━━ RECORDS FOR PROCESSING ━━

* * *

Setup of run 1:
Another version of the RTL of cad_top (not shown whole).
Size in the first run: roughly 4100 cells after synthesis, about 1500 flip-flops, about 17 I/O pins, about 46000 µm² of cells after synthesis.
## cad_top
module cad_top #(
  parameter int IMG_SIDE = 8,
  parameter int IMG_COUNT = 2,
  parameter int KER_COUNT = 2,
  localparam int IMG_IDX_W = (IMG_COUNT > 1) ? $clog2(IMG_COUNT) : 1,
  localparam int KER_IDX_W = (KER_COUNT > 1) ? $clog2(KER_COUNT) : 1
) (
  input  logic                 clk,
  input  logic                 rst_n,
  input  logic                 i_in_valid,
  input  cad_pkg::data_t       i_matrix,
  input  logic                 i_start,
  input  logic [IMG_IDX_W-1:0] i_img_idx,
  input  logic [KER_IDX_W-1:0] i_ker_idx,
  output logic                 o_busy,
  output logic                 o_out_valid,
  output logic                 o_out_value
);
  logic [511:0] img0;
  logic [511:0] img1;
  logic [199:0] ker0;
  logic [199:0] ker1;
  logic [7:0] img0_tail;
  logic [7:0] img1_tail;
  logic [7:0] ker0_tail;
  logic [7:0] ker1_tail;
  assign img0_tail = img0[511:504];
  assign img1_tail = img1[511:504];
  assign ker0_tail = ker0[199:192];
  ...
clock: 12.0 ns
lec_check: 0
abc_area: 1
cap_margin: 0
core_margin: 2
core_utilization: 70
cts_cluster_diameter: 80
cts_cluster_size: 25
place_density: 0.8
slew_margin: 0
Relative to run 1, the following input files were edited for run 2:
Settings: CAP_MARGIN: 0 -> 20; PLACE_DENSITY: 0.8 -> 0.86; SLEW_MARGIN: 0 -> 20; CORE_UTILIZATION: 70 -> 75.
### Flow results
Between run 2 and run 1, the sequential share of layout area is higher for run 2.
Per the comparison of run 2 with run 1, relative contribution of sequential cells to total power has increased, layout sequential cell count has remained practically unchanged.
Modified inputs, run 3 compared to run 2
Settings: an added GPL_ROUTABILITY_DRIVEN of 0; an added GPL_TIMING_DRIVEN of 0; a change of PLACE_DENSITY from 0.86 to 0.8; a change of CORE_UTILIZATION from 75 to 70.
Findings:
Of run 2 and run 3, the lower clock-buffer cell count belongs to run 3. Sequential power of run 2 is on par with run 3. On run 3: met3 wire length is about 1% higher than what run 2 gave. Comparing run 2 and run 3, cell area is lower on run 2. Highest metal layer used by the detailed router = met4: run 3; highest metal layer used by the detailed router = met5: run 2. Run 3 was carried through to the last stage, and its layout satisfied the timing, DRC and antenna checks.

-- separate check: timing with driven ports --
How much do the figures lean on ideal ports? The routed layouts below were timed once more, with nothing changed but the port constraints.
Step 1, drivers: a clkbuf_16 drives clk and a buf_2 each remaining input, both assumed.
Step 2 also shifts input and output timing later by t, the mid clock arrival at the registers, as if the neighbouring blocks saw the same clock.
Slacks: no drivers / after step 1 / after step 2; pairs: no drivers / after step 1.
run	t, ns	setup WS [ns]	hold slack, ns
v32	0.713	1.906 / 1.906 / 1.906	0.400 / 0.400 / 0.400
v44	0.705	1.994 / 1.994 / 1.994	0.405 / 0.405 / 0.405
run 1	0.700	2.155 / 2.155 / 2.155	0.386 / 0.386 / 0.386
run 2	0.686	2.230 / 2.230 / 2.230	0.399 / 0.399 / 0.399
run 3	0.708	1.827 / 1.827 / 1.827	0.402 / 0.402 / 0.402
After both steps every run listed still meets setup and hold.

━━━
━━ RECORDS FOR PROCESSING ━━

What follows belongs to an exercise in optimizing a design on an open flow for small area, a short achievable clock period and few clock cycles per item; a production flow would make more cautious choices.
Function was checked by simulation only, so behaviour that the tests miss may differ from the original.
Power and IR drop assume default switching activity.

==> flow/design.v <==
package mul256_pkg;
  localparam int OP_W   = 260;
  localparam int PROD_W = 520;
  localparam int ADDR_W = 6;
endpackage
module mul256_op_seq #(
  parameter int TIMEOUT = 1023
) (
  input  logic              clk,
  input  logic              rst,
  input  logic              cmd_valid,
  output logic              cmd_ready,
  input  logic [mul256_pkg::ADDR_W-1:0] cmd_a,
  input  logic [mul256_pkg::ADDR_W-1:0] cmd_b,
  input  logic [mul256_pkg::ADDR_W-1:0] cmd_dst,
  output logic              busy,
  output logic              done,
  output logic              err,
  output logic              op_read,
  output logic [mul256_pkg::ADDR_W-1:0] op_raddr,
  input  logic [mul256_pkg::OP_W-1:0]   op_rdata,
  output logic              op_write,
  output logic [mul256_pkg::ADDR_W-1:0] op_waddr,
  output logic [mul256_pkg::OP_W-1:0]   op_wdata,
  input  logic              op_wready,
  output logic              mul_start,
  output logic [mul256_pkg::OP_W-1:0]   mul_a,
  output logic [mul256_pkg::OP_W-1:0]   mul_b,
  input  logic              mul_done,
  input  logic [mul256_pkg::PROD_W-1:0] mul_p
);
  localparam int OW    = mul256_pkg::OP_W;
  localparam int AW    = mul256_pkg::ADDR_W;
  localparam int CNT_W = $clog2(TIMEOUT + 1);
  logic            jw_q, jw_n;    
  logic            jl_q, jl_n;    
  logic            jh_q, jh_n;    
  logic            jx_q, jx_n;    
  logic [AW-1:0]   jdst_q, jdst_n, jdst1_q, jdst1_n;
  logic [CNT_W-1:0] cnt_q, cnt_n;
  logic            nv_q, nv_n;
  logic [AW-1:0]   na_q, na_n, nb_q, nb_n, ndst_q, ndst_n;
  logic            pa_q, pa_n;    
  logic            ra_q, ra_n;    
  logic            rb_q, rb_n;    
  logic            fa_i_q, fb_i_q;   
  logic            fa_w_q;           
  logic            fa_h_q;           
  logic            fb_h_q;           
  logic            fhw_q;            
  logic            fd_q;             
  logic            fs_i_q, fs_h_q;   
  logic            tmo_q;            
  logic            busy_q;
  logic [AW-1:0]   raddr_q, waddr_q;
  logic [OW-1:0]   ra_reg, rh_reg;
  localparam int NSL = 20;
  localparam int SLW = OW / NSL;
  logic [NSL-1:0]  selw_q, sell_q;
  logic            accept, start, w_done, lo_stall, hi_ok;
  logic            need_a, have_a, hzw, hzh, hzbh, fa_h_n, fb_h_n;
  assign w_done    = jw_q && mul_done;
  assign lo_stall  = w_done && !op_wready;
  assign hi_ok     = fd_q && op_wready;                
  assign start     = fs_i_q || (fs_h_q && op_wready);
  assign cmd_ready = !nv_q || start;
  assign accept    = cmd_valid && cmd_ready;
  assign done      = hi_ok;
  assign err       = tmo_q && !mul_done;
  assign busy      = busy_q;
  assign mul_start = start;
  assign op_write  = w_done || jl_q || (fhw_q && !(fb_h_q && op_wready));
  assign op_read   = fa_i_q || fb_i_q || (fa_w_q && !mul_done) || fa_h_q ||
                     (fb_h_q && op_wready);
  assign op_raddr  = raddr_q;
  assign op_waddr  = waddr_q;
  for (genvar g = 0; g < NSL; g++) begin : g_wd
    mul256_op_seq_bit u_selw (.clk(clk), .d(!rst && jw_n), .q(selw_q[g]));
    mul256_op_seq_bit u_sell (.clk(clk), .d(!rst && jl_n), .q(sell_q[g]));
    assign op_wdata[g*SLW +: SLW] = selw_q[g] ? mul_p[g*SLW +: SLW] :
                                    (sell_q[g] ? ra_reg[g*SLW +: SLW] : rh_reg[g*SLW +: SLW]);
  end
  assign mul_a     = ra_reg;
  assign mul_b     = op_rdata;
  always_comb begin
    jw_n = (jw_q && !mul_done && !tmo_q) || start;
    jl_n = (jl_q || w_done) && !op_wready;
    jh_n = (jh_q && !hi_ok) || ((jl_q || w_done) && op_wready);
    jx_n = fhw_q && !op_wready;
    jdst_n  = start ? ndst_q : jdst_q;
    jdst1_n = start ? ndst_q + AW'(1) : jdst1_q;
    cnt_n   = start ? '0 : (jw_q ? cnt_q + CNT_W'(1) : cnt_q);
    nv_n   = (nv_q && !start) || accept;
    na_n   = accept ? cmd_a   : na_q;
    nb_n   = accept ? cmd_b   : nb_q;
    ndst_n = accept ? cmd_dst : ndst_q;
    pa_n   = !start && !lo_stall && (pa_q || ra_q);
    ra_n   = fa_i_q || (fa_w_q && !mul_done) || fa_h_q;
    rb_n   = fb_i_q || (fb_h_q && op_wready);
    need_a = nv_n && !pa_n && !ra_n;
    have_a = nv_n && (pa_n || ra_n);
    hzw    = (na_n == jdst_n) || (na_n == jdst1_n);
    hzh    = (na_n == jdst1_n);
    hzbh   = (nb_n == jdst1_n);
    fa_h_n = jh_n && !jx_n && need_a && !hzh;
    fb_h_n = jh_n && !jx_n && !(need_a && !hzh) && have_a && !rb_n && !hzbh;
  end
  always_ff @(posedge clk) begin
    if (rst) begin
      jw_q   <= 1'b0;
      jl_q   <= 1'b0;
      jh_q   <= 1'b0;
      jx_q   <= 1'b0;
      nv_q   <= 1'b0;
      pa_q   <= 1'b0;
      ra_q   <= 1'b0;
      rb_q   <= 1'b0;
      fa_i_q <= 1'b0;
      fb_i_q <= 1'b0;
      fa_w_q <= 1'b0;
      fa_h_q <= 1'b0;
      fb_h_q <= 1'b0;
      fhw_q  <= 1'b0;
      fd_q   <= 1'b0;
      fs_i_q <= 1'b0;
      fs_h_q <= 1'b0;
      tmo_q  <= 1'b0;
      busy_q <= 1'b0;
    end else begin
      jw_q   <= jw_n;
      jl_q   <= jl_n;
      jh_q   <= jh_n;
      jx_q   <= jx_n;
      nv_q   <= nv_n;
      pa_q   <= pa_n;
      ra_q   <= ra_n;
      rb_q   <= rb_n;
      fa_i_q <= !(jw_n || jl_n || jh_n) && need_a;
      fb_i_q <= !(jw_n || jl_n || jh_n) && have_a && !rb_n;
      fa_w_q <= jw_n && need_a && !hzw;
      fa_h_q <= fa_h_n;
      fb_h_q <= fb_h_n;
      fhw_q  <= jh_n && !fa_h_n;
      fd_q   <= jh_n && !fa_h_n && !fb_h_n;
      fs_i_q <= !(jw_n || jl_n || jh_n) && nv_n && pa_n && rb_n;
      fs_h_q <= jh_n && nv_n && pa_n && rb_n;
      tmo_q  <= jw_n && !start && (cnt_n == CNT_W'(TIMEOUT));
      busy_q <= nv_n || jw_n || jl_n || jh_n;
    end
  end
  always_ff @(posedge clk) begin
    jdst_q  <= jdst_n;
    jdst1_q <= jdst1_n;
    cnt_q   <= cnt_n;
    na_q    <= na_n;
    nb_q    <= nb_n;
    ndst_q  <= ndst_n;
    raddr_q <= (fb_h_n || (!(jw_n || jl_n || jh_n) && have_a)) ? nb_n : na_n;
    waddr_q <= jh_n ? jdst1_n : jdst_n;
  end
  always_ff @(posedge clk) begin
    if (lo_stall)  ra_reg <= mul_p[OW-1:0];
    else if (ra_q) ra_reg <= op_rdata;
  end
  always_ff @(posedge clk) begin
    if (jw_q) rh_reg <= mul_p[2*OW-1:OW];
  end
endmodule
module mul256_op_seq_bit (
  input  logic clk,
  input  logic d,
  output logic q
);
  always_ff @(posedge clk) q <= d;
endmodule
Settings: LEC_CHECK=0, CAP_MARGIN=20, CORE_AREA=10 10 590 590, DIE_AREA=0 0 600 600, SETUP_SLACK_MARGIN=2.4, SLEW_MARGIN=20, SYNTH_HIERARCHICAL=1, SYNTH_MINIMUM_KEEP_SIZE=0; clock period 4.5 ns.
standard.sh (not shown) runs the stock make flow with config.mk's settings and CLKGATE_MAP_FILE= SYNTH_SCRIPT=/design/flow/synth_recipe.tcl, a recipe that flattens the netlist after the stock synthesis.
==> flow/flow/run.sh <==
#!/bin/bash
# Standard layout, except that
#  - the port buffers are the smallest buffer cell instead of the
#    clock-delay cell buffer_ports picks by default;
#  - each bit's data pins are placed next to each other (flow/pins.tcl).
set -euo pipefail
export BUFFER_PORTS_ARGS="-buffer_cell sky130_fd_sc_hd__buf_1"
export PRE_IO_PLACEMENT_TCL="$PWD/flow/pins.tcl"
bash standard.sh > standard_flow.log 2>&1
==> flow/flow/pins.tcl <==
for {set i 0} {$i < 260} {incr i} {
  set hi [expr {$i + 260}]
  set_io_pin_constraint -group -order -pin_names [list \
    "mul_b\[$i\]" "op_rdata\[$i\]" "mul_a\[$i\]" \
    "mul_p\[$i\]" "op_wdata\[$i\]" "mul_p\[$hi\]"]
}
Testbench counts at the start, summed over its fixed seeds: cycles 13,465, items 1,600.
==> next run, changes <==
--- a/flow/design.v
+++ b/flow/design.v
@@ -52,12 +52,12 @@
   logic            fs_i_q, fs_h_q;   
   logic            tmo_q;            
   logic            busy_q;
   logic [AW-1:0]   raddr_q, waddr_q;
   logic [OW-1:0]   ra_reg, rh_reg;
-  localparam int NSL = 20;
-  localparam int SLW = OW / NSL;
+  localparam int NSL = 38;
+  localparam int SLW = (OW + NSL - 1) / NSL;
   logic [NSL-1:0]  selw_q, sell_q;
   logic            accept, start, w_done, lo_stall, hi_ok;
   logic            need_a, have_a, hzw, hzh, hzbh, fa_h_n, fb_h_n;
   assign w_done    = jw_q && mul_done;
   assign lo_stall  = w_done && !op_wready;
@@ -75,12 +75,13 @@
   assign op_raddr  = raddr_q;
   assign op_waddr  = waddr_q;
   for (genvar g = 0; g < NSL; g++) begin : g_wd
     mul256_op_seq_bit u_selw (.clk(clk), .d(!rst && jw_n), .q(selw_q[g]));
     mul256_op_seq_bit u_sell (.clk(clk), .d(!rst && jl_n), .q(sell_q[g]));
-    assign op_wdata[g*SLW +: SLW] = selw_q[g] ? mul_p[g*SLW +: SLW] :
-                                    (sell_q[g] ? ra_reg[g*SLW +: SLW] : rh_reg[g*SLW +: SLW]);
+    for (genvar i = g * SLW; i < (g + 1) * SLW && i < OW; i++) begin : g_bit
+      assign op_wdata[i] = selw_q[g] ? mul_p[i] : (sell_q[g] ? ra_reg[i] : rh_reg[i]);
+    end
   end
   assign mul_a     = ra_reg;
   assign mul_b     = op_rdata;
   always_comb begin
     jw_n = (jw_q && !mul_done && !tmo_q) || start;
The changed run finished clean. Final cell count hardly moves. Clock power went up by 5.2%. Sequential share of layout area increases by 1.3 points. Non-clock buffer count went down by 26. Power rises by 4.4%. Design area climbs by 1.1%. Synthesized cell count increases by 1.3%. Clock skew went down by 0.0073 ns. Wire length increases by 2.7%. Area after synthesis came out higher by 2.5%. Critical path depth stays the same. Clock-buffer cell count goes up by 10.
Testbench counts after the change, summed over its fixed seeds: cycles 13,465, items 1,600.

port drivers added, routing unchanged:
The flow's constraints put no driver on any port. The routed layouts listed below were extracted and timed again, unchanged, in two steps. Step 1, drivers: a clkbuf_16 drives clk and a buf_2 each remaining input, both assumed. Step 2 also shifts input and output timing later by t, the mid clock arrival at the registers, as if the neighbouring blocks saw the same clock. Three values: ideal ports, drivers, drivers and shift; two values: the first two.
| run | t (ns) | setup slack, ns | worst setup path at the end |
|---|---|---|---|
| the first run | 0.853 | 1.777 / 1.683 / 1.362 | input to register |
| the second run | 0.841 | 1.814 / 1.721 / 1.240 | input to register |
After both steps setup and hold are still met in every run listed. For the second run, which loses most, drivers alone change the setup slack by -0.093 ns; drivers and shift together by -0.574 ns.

━━━

THE TASK - Take every line above that includes the string "about" and return it.

ANSWER BOX -
Size in the first run: roughly 4100 cells after synthesis, about 1500 flip-flops, about 17 I/O pins, about 46000 µm² of cells after synthesis.
Of run 2 and run 3, the lower clock-buffer cell count belongs to run 3. Sequential power of run 2 is on par with run 3. On run 3: met3 wire length is about 1% higher than what run 2 gave. Comparing run 2 and run 3, cell area is lower on run 2. Highest metal layer used by the detailed router = met4: run 3; highest metal layer used by the detailed router = met5: run 2. Run 3 was carried through to the last stage, and its layout satisfied the timing, DRC and antenna checks.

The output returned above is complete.